Take each line from the material below that includes the string "automatic" and copy it.
· · · · · · ·
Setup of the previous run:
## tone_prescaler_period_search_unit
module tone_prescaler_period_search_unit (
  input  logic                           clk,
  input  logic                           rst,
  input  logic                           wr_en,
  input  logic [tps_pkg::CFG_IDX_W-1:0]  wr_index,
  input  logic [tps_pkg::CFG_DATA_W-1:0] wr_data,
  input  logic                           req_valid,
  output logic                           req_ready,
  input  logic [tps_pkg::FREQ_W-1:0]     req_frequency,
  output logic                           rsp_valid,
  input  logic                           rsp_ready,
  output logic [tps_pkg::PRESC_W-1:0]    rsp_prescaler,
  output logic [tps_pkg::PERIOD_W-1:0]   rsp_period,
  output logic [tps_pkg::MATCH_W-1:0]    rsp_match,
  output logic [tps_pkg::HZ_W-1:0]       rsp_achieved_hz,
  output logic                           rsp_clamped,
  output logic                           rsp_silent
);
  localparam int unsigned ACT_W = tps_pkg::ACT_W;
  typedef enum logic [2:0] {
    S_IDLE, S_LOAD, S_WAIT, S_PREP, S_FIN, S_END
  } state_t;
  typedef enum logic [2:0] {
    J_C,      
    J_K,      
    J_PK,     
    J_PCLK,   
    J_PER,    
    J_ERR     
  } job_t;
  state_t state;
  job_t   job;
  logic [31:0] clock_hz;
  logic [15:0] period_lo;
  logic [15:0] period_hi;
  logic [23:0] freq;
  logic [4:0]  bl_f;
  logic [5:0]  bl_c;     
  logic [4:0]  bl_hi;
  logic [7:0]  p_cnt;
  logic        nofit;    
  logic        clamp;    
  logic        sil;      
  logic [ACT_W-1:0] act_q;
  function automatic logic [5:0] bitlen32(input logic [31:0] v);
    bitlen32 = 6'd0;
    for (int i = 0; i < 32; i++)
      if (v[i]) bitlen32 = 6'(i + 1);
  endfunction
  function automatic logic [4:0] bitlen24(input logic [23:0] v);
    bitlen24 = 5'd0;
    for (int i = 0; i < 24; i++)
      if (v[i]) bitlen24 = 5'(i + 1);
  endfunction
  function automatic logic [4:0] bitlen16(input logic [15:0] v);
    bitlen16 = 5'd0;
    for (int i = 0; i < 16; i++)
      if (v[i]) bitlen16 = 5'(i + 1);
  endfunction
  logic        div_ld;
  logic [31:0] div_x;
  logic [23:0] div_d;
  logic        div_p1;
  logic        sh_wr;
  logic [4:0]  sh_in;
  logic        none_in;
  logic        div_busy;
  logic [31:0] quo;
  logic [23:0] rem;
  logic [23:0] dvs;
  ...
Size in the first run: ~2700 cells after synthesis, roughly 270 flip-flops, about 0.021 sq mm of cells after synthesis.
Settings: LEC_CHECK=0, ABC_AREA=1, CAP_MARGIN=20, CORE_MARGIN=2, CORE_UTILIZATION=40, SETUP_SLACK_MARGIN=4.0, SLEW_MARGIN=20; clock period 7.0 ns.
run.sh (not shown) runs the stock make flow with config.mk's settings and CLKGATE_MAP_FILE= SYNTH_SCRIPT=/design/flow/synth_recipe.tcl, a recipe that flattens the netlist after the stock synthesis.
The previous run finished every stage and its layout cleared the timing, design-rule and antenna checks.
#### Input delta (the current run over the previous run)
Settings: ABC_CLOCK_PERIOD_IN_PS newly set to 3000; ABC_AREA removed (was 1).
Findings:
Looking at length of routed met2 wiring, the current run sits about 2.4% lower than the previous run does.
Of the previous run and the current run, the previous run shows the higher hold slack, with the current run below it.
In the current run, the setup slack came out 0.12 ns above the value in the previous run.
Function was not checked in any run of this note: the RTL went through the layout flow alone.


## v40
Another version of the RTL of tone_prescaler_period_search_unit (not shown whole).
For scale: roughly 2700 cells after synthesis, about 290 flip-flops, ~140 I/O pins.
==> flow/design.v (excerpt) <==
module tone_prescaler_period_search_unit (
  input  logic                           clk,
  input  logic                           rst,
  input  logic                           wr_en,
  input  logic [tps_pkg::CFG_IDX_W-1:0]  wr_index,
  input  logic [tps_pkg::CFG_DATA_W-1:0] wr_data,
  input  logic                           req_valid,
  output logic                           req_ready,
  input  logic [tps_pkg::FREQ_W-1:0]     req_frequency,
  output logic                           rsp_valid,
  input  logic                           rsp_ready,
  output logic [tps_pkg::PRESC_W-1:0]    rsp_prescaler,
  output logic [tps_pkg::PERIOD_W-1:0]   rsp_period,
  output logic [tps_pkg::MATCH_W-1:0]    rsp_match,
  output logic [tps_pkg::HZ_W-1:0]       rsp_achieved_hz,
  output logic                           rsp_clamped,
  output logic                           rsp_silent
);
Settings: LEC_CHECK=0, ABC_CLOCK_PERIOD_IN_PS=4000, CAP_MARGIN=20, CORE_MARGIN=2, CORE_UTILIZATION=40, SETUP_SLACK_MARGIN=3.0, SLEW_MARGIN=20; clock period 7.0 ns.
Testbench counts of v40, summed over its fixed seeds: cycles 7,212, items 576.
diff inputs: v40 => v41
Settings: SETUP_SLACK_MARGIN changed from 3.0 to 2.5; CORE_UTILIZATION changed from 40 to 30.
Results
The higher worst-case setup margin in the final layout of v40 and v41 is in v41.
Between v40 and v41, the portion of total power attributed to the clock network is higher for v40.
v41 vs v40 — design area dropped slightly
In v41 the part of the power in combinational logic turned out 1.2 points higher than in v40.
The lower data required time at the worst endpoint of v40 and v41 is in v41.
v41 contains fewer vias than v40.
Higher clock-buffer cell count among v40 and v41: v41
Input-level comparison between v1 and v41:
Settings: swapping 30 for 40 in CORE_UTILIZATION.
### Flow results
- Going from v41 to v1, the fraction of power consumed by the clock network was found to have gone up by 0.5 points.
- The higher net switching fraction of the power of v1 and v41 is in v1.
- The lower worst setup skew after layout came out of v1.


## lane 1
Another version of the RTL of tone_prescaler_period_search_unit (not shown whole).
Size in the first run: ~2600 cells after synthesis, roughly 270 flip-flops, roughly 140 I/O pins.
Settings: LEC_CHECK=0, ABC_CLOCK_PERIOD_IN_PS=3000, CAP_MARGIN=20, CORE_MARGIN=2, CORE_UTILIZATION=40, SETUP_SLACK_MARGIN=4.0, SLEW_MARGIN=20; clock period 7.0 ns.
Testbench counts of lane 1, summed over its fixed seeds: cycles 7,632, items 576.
This is an optimization exercise on Yosys and OpenROAD, whose aim is small area and a short achievable clock period, not a production implementation. RTL that was checked went through simulation tests only; none was proved equivalent to the original. Power figures rest on the tool's default switching activity, not on a simulated workload.

==> run C: inputs <==
// fft_test_core
module fft_test_core #(
  localparam int IW = 12,
  localparam int OW = 19,
  localparam int AW = 43
) (
  input  logic                 aclk,
  input  logic                 aresetn,
  input  logic [IW-1:0]        input_data_ch1,
  output logic signed [OW-1:0] fft_real,
  output logic signed [OW-1:0] fft_imag,
  output logic [AW-1:0]        amp,
  output logic                 fft_out_valid
);
==> flow/config.mk <==
export PLATFORM = sky130hd
export DESIGN_NAME = fft_test_core
export DESIGN_NICKNAME = fft_test_core
export VERILOG_FILES = /design/flow/design.v
export SDC_FILE = /design/flow/constraint.sdc
export NUM_CORES = 8
export LEC_CHECK = 0
export CAP_MARGIN = 20
export CORE_MARGIN = 2
export CORE_UTILIZATION = 55
export SLEW_MARGIN = 20
==> flow/constraint.sdc <==
create_clock -name core_clock -period 16.0 [get_ports {aclk}]
set_input_delay 3.2000 -clock core_clock [delete_from_list [all_inputs] [get_ports {aclk}]]
set_output_delay 3.2000 -clock core_clock [all_outputs]
set_load 0.01 [all_outputs]
standard.sh (not shown) runs the stock make flow with config.mk's settings and CLKGATE_MAP_FILE= SYNTH_SCRIPT=/design/flow/synth_recipe.tcl, a recipe that flattens the netlist after the stock synthesis.
==> flow/flow/run.sh <==
#!/bin/bash
# The standard ORFS layout, with repair_timing aiming for a larger setup slack
# (the clock and constraints stay the design's). Make's full output goes to make.log.
set -euo pipefail
bash standard.sh SETUP_SLACK_MARGIN=${MARGIN:-11} finish > make.log 2>&1
==> run A: changes against run C <==
--- a/flow/design.v
+++ b/flow/design.v
@@ -119,20 +119,20 @@
       5'd29: begin c1 = -18'sd62714; c2 = 18'sd43690; c3 = 18'sd81738; end
       5'd30: begin c1 = -18'sd64277; c2 = 18'sd51492; c3 = 18'sd77062; end
       5'd31: begin c1 = -18'sd65220; c2 = 18'sd58796; c3 = 18'sd71644; end
       default: begin c1 = '0; c2 = '0; c3 = '0; end
     endcase
   end
   logic [33:0] bw;
   always_comb begin
-    if (is5)          bw = r1[0];
-    else if (is2)     bw = bf_lane ? r1[8]  : r0[4];
-    else if (is3)     bw = bf_lane ? r1[16] : r0[8];
-    else              bw = bf_lane ? r1[0]  : r0[16];
+    if (is5 | bf_lane) bw = r1[0];
+    else if (is2)      bw = r0[4];
+    else if (is3)      bw = r0[8];
+    else               bw = r0[16];
   end
   logic signed [17:0] xs_re, xs_im;
   always_comb begin
     if (!sq_sub) begin
       xs_re = {r0[2][16], r0[2][16:0]} + {r1[2][16], r1[2][16:0]};
       xs_im = {r0[2][33], r0[2][33:17]} + {r1[2][33], r1[2][33:17]};
     end else begin
       xs_re = {r0[2][16], r0[2][16:0]} - {r1[2][16], r1[2][16:0]};
@@ -2999,18 +2999,18 @@
   assign pa_im = tim_a[32:16];
   assign pb_im = tim_b[32:16];
   logic [16:0] p_re, p_im;
   assign p_re = pa_re + pb_re + {16'd0, c16_re};
   assign p_im = pa_im + pb_im + {16'd0, c16_im};
   logic [33:0] aw;
   always_comb begin
     if (!wb_lane)  aw = r0[30];
-    else if (wb2)  aw = r1[2];
-    else if (wb3)  aw = r1[6];
+    else if (wb2)  aw = r1[26];
+    else if (wb3)  aw = r1[22];
     else           aw = r1[14];
   end
   logic [16:0] top_re, top_im, bot_re, bot_im;
   assign top_re = aw[16:0]  + pa_re + pb_re + {16'd0, c16_re};
   assign top_im = aw[33:17] + pa_im + pb_im + {16'd0, c16_im};
   assign bot_re = aw[16:0]  + ~pa_re + ~pb_re + 17'd1 + {16'd0, ~c16_re};
   assign bot_im = aw[33:17] + ~pa_im + ~pb_im + 17'd1 + {16'd0, ~c16_im};
   always_comb begin
@@ -3035,38 +3035,36 @@
     if (tau == 9'd21) r0_n[20][11:0] = din_r;
     if (tau == 9'd53) r0_n[21][11:0] = din_r;
     if (tau == 9'd9 || tau == 9'd27) r0_n[26][11:0] = din_r;
     if (tau == 9'd41 || tau == 9'd59) r0_n[27][11:0] = din_r;
     if (wb_any & !wb_lane) r0_n[29] = {top_im, top_re};
     if (tau == 9'd1 || tau == 9'd13 || tau == 9'd19 || tau == 9'd31) r0_n[30][11:0] = din_r;
     if (r4_en & (r4_lane == 1'b0)) r0_n[31] = {17'sd0, y0r};
     else if (tau == 9'd33 || tau == 9'd45 || tau == 9'd51 || tau == 9'd63) r0_n[31][11:0] = din_r;
-    if (wb2 & wb_lane) r1_n[1] = {top_im, top_re};
-    else if (r4_en & (r4_lane == 1'b1)) r1_n[1] = {17'sd0, y0r};
+    if (r4_en & (r4_lane == 1'b1)) r1_n[1] = {17'sd0, y0r};
     else if (tau == 9'd6 || tau == 9'd24) r1_n[1][11:0] = din_r;
     if (r4_en & (r4_lane == 1'b1)) r1_n[2] = {y1i, y1r};
     else if (tau == 9'd38 || tau == 9'd56) r1_n[2][11:0] = din_r;
     if (r4_en & (r4_lane == 1'b1)) r1_n[3] = {17'sd0, y2r};
     if (r4_en & (r4_lane == 1'b1)) r1_n[4] = {y3i, y1r};
-    if (wb2 & wb_lane) r1_n[5] = {bot_im, bot_re};
-    else if (wb3 & wb_lane) r1_n[5] = {top_im, top_re};
     if (tau == 9'd12) r1_n[7][11:0] = din_r;
     if (tau == 9'd44) r1_n[8][11:0] = din_r;
     if (tau == 9'd4 || tau == 9'd16 || tau == 9'd26) r1_n[11][11:0] = din_r;
     if (tau == 9'd36 || tau == 9'd48 || tau == 9'd58) r1_n[12][11:0] = din_r;
-    if (wb3 & wb_lane) r1_n[13] = {bot_im, bot_re};
-    else if (wb4 & wb_lane) r1_n[13] = {top_im, top_re};
+    if (wb4 & wb_lane) r1_n[13] = {top_im, top_re};
     if (tau == 9'd8 || tau == 9'd18 || tau == 9'd30) r1_n[15][11:0] = din_r;
     if (tau == 9'd40 || tau == 9'd50 || tau == 9'd62) r1_n[16][11:0] = din_r;
     if (tau == 9'd22) r1_n[19][11:0] = din_r;
     if (tau == 9'd54) r1_n[20][11:0] = din_r;
-    if (tau == 9'd10 || tau == 9'd28) r1_n[25][11:0] = din_r;
+    if (wb3 & wb_lane) r1_n[21] = {top_im, top_re};
+    if (wb2 & wb_lane) r1_n[25] = {top_im, top_re};
+    else if (tau == 9'd10 || tau == 9'd28) r1_n[25][11:0] = din_r;
     if (tau == 9'd42 || tau == 9'd60) r1_n[26][11:0] = din_r;
-    if (wb4 & wb_lane) r1_n[29] = {bot_im, bot_re};
+    if (((wb2 & wb_lane) | (wb3 & wb_lane)) | (wb4 & wb_lane)) r1_n[29] = {bot_im, bot_re};
     else if (wb5) r1_n[29] = {p_im, p_re};
     else if (tau == 9'd2 || tau == 9'd14 || tau == 9'd20 || tau == 9'd32) r1_n[29][11:0] = din_r;
     if (tau == 9'd34 || tau == 9'd46 || tau == 9'd52 || tau == 9'd64) r1_n[30][11:0] = din_r;
   end
   always_ff @(posedge aclk) begin
     r0 <= r0_n;
     r1 <= r1_n;
   end
==> run X: changes against run C <==
--- a/flow/design.v
+++ b/flow/design.v
@@ -2994,30 +2994,30 @@
   assign c16_re = lo_re[16];
   assign c16_im = lo_im[16];
   logic [16:0] pa_re, pb_re, pa_im, pb_im;
   assign pa_re = tre_a[32:16];
   assign pb_re = tre_b[32:16];
   assign pa_im = tim_a[32:16];
   assign pb_im = tim_b[32:16];
   logic [16:0] p_re, p_im;
-  assign p_re = pa_re + pb_re + {16'd0, c16_re};
-  assign p_im = pa_im + pb_im + {16'd0, c16_im};
+  assign p_re = pa_re + pb_re + 17'(c16_re);
+  assign p_im = pa_im + pb_im + 17'(c16_im);
   logic [33:0] aw;
   always_comb begin
     if (!wb_lane)  aw = r0[30];
     else if (wb2)  aw = r1[2];
     else if (wb3)  aw = r1[6];
     else           aw = r1[14];
   end
   logic [16:0] top_re, top_im, bot_re, bot_im;
-  assign top_re = aw[16:0]  + pa_re + pb_re + {16'd0, c16_re};
-  assign top_im = aw[33:17] + pa_im + pb_im + {16'd0, c16_im};
-  assign bot_re = aw[16:0]  + ~pa_re + ~pb_re + 17'd1 + {16'd0, ~c16_re};
-  assign bot_im = aw[33:17] + ~pa_im + ~pb_im + 17'd1 + {16'd0, ~c16_im};
+  assign top_re = aw[16:0]  + p_re;
+  assign top_im = aw[33:17] + p_im;
+  assign bot_re = aw[16:0]  - p_re;
+  assign bot_im = aw[33:17] - p_im;
   always_comb begin
     for (int q = 0; q < 32; q++) begin
       r0_n[q] = r0[(q + 1) % 32];
       r1_n[q] = r1[(q + 1) % 32];
     end
     if (r4_en & (r4_lane == 1'b0)) r0_n[0] = {y1i, y1r};
     if (wb2 & !wb_lane) r0_n[1] = {bot_im, bot_re};
     else if (r4_en & (r4_lane == 1'b0)) r0_n[1] = {17'sd0, y2r};
==> flow/run.sh (new file) <==
#!/bin/bash
# synth_recipe.tcl (not shown) runs the flow's synth.tcl, then flattens the netlist and writes it again
# the make line also repeats each setting of config.mk as NAME=value (left out here)
make -C /OpenROAD-flow-scripts/flow DESIGN_CONFIG=/design/flow/config.mk WORK_HOME=/design/flow/orfs CLKGATE_MAP_FILE= SYNTH_SCRIPT=/design/flow/synth_recipe.tcl finish
==> flow/config.mk (replaced) <==
export PLATFORM = sky130hd
export DESIGN_NAME = fft_test_core
export DESIGN_NICKNAME = fft_test_core
export VERILOG_FILES = /design/flow/design.v
export SDC_FILE = /design/flow/constraint.sdc
export NUM_CORES = 8
export LEC_CHECK = 0
export CAP_MARGIN = 20
export CORE_MARGIN = 2
export CORE_UTILIZATION = 55
export SETUP_SLACK_MARGIN = 0.3
export SLEW_MARGIN = 20
removed: flow/flow/run.sh
removed: flow/standard.sh
==> run summary <==
metric	run C	run A	run X
Antenna violations before repair	24	31	40
Status	timing/DRC/antenna clean	timing/DRC/antenna clean	timing/DRC/antenna clean
Wire length of the first global-routing pass	510 mm	479 mm	498 mm
Master of the slowest instance on the critical path	sky130_fd_sc_hd__clkdlybuf4s50_1	sky130_fd_sc_hd__dfxtp_2	sky130_fd_sc_hd__nor2_1
Synthesis-to-layout area growth	11.2%	12.5%	10.7%
Worst slack at placement	9.96 ns	9.94 ns	8.75 ns
Post-route core utilization	61.7%	62.1%	61.3%
Multi-input gate area	55100 µm²	52900 µm²	53800 µm²
Area of the core	200000 µm²	197000 µm²	200000 µm²
Non-clock buffers, area share	1.74%	2.15%	1.46%
Critical path launch point	amp[27]	oc1[16]	tim_b[1]
Part of the power in the clock network	45.5%	46.8%	46.2%
Fraction of area in registers	41.8%	42.1%	41.9%
VDD IR max	0.109 mV	0.117 mV	0.121 mV
Multiplexer area fraction after synthesis	5.94%	4.98%	5.81%
Multi-input gates	6348	6107	6201
Initial Utilization	55.4%	55.2%	55.4%
Only the layout flow was run in run C and run X; the RTL was not checked for function there.
Background: an optimization exercise with open tools, aiming at small area, a short achievable clock period and few clock cycles. Do not read the settings as production practice.
At most, simulation tests tie the RTL to the original design; equivalence was not proved.
Power figures rest on the tool's default switching activity, not on a simulated workload.

## stereo_rms_level_smoother
module stereo_rms_level_smoother (
  input  wire logic                 clk,
  input  wire logic                 rst_n,
  input  wire logic                 in_valid,
  output logic                      in_stall,
  input  wire logic signed [15:0]   in_left_sample,
  input  wire logic signed [15:0]   in_right_sample,
  input  wire logic                 in_last_frame,
  output logic                      out_valid,
  input  wire logic                 out_stall,
  output logic [14:0]               out_rms_level,
  output logic [14:0]               out_smoothed_level,
  output logic [11:0]               out_radius,
  input  wire logic                 cfg_we,
  input  wire logic [2:0]           cfg_index,
  input  wire logic [15:0]          cfg_wdata
);
  logic [15:0] cfg_w;
  logic [14:0] cfg_th, cfg_d;
  logic [11:0] cfg_lo, cfg_hi;
  always_ff @(posedge clk) begin
    if (!rst_n) begin
      cfg_w  <= srls_pkg::RST_SMOOTHING_WEIGHT;
      cfg_th <= srls_pkg::RST_LEVEL_THRESHOLD;
      cfg_d  <= srls_pkg::RST_MAP_INPUT_SPAN;
      cfg_lo <= srls_pkg::RST_OUTPUT_LOW;
      cfg_hi <= srls_pkg::RST_OUTPUT_HIGH;
    end else if (cfg_we) begin
      case (cfg_index)
        3'd0: cfg_w  <= cfg_wdata;
        3'd1: cfg_th <= cfg_wdata[14:0];
        3'd2: cfg_d  <= (cfg_wdata[14:0] == 15'd0) ? 15'd1 : cfg_wdata[14:0];
        3'd3: cfg_lo <= cfg_wdata[11:0];
        3'd4: cfg_hi <= cfg_wdata[11:0];
        default: ;
      endcase
    end
  end
  logic [15:0] lm_r, rm_r;
  logic        v_r, en_r, last_r;
  logic        closed_r, closed_n, stall_r;
  logic        a_ready, a_ready_n, a_ready2_n;
  logic        take, en_next, closing;
  logic [37:0] sum_r, carry_r, acc_s, acc_c, sum_s, sum_c, total;
  logic [8:0]  n_r, n_add;
  logic        handoff, clr_r, accept_r, stall_n;
  assign closing  = v_r && last_r;
  assign handoff  = closed_r && a_ready;
  assign in_stall = stall_r;
  ...
Size: roughly 420 flip-flops, ~32000 um^2 of cells after synthesis.
make LEC_CHECK=0 CAP_MARGIN=50 CORE_MARGIN=2 CORE_UTILIZATION=40 SLEW_MARGIN=50 finish   # period 12.0 ns
run.sh (not shown) runs the stock make flow with config.mk's settings and CLKGATE_MAP_FILE= SYNTH_SCRIPT=/design/flow/synth_recipe.tcl, a recipe that flattens the netlist after the stock synthesis.
Next try:
--- a/flow/config.mk
+++ b/flow/config.mk
@@ -7,5 +7,5 @@
 export LEC_CHECK = 0
-export CAP_MARGIN = 50
+export CAP_MARGIN = 60
 export CORE_MARGIN = 2
 export CORE_UTILIZATION = 40
-export SLEW_MARGIN = 50
+export SLEW_MARGIN = 60
After rerunning:
- via count fell slightly
- fmax hardly moves
- routed wire length rose slightly
- total power rose slightly
- die area stays the same
- non-clock buffer count rose by 3
Function was not checked in any run of this note: the RTL went through the layout flow alone.

Setup of run A:
Another version of the RTL of stereo_rms_level_smoother (not shown whole).
Size in the first run: roughly 3500 cells after synthesis, ~100 I/O pins.
Settings: LEC_CHECK=0, CAP_MARGIN=20, CORE_MARGIN=2, CORE_UTILIZATION=60, SLEW_MARGIN=20; clock period 12.0 ns.
Testbench counts of run A, summed over its fixed seeds: cycles 6,944.
[inputs] run B vs run A
- CORE_UTILIZATION changed from 60 to 40
- SLEW_MARGIN changed from 20 to 85
- CAP_MARGIN changed from 20 to 85
==> summary.txt <==
- Run B finished every stage and its layout cleared the timing, DRC and antenna checks.
- Sort run A and run B by routed length on met1 desc -> top: run B
- What run B reported for final standard cell area without fillers has to be multiplied by 0.895 to get the figure for run A.
- Delta (run B minus run A): count of clock-buffer cells in the layout moved up; met2 demand-to-capacity share in global routing decreased by 19 points relative to the old numbers; register area shows an increase of 2.3%; worst-case setup margin in the final layout went down 3.01 ns.
Relative to run B, the following input files were edited for run C:
- changing CAP_MARGIN from 85 to 20
- changing SLEW_MARGIN from 85 to 20
==> comparison <==
Launching instance or port of the critical path = u_level.dr[9]$_SDFFE_PP0P_: run B; launching instance or port of the critical path = u_map.pr[1]$_DFFE_PP_: run C. Compared with run B, run C shows layout overhead on the synthesized area lower by 11 points. In the flow results for run B and run C, the share of the final layout cell area in sequential cells is smaller on run B. The combined buffer and inverter count along the critical path in run C sits 12 below the value recorded for run B. Wire length is lower on run C. In the reports for run B and run C, the smaller worst clock skew on the final layout belongs to run B. Measured against each other, run B and run C differ in overall routing resource usage, the lower figure coming from run C.
### run C -> run D
- swapping 20 for 60 in CAP_MARGIN
- swapping 20 for 60 in SLEW_MARGIN
## What came out
Per the comparison of run D with run C, global-route usage saw little to no change; critical path depth saw a decrease; final critical path time including I/O delays and setup saw a decrease; sequential cell area saw an increase; footprint of the multi-input gates saw little to no change. Delta(switching share of total power, run D - run C) < 0. The final reports for run D and run C show clock skew lower in the former. Looking at total power across run D and run C, the one that comes out higher is run C. | portion of total power attributed to the clock network | lower: run D |. Run D: final-layout clock buffer total higher than run C. ~same final cell count without fillers in run D and run C.

==> afterwards: timing with drivers on the ports <==
No port has a modelled driver above. Below, the same layouts with a new extraction and two added sets of constraints.
Step 1, drivers: a clkbuf_16 drives clk and a buf_2 each remaining input, both assumed.
Step 2, shift: input delay + t, output delay - t, t = (earliest + latest rising clock arrival at the registers) / 2. This alone moves slack from input paths to output paths.
Three values: no drivers, after step 1, after step 2; two values: the first two.
run	t, ns	slack for setup (ns)	worst setup path at the end
the first run of note 1	0.645	7.747 / 7.747 / 7.222	input to register
the second run of note 1	0.651	7.756 / 7.756 / 7.202	input to register
run A	0.651	7.535 / 7.535 / 7.105	input to register
run B	0.645	4.524 / 4.524 / 4.524	register to register
run C	0.664	7.709 / 7.709 / 7.407	input to register
run D	0.649	7.863 / 7.803 / 7.403	input to register
After both steps every run listed still meets setup and hold. The setup slack of the second run of note 1, which loses most, moves by 0.000 ns with the drivers and by -0.554 ns with both steps.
· · · · · · ·
> [Answer box]
  function automatic logic [5:0] bitlen32(input logic [31:0] v);
  function automatic logic [4:0] bitlen24(input logic [23:0] v);
  function automatic logic [4:0] bitlen16(input logic [15:0] v);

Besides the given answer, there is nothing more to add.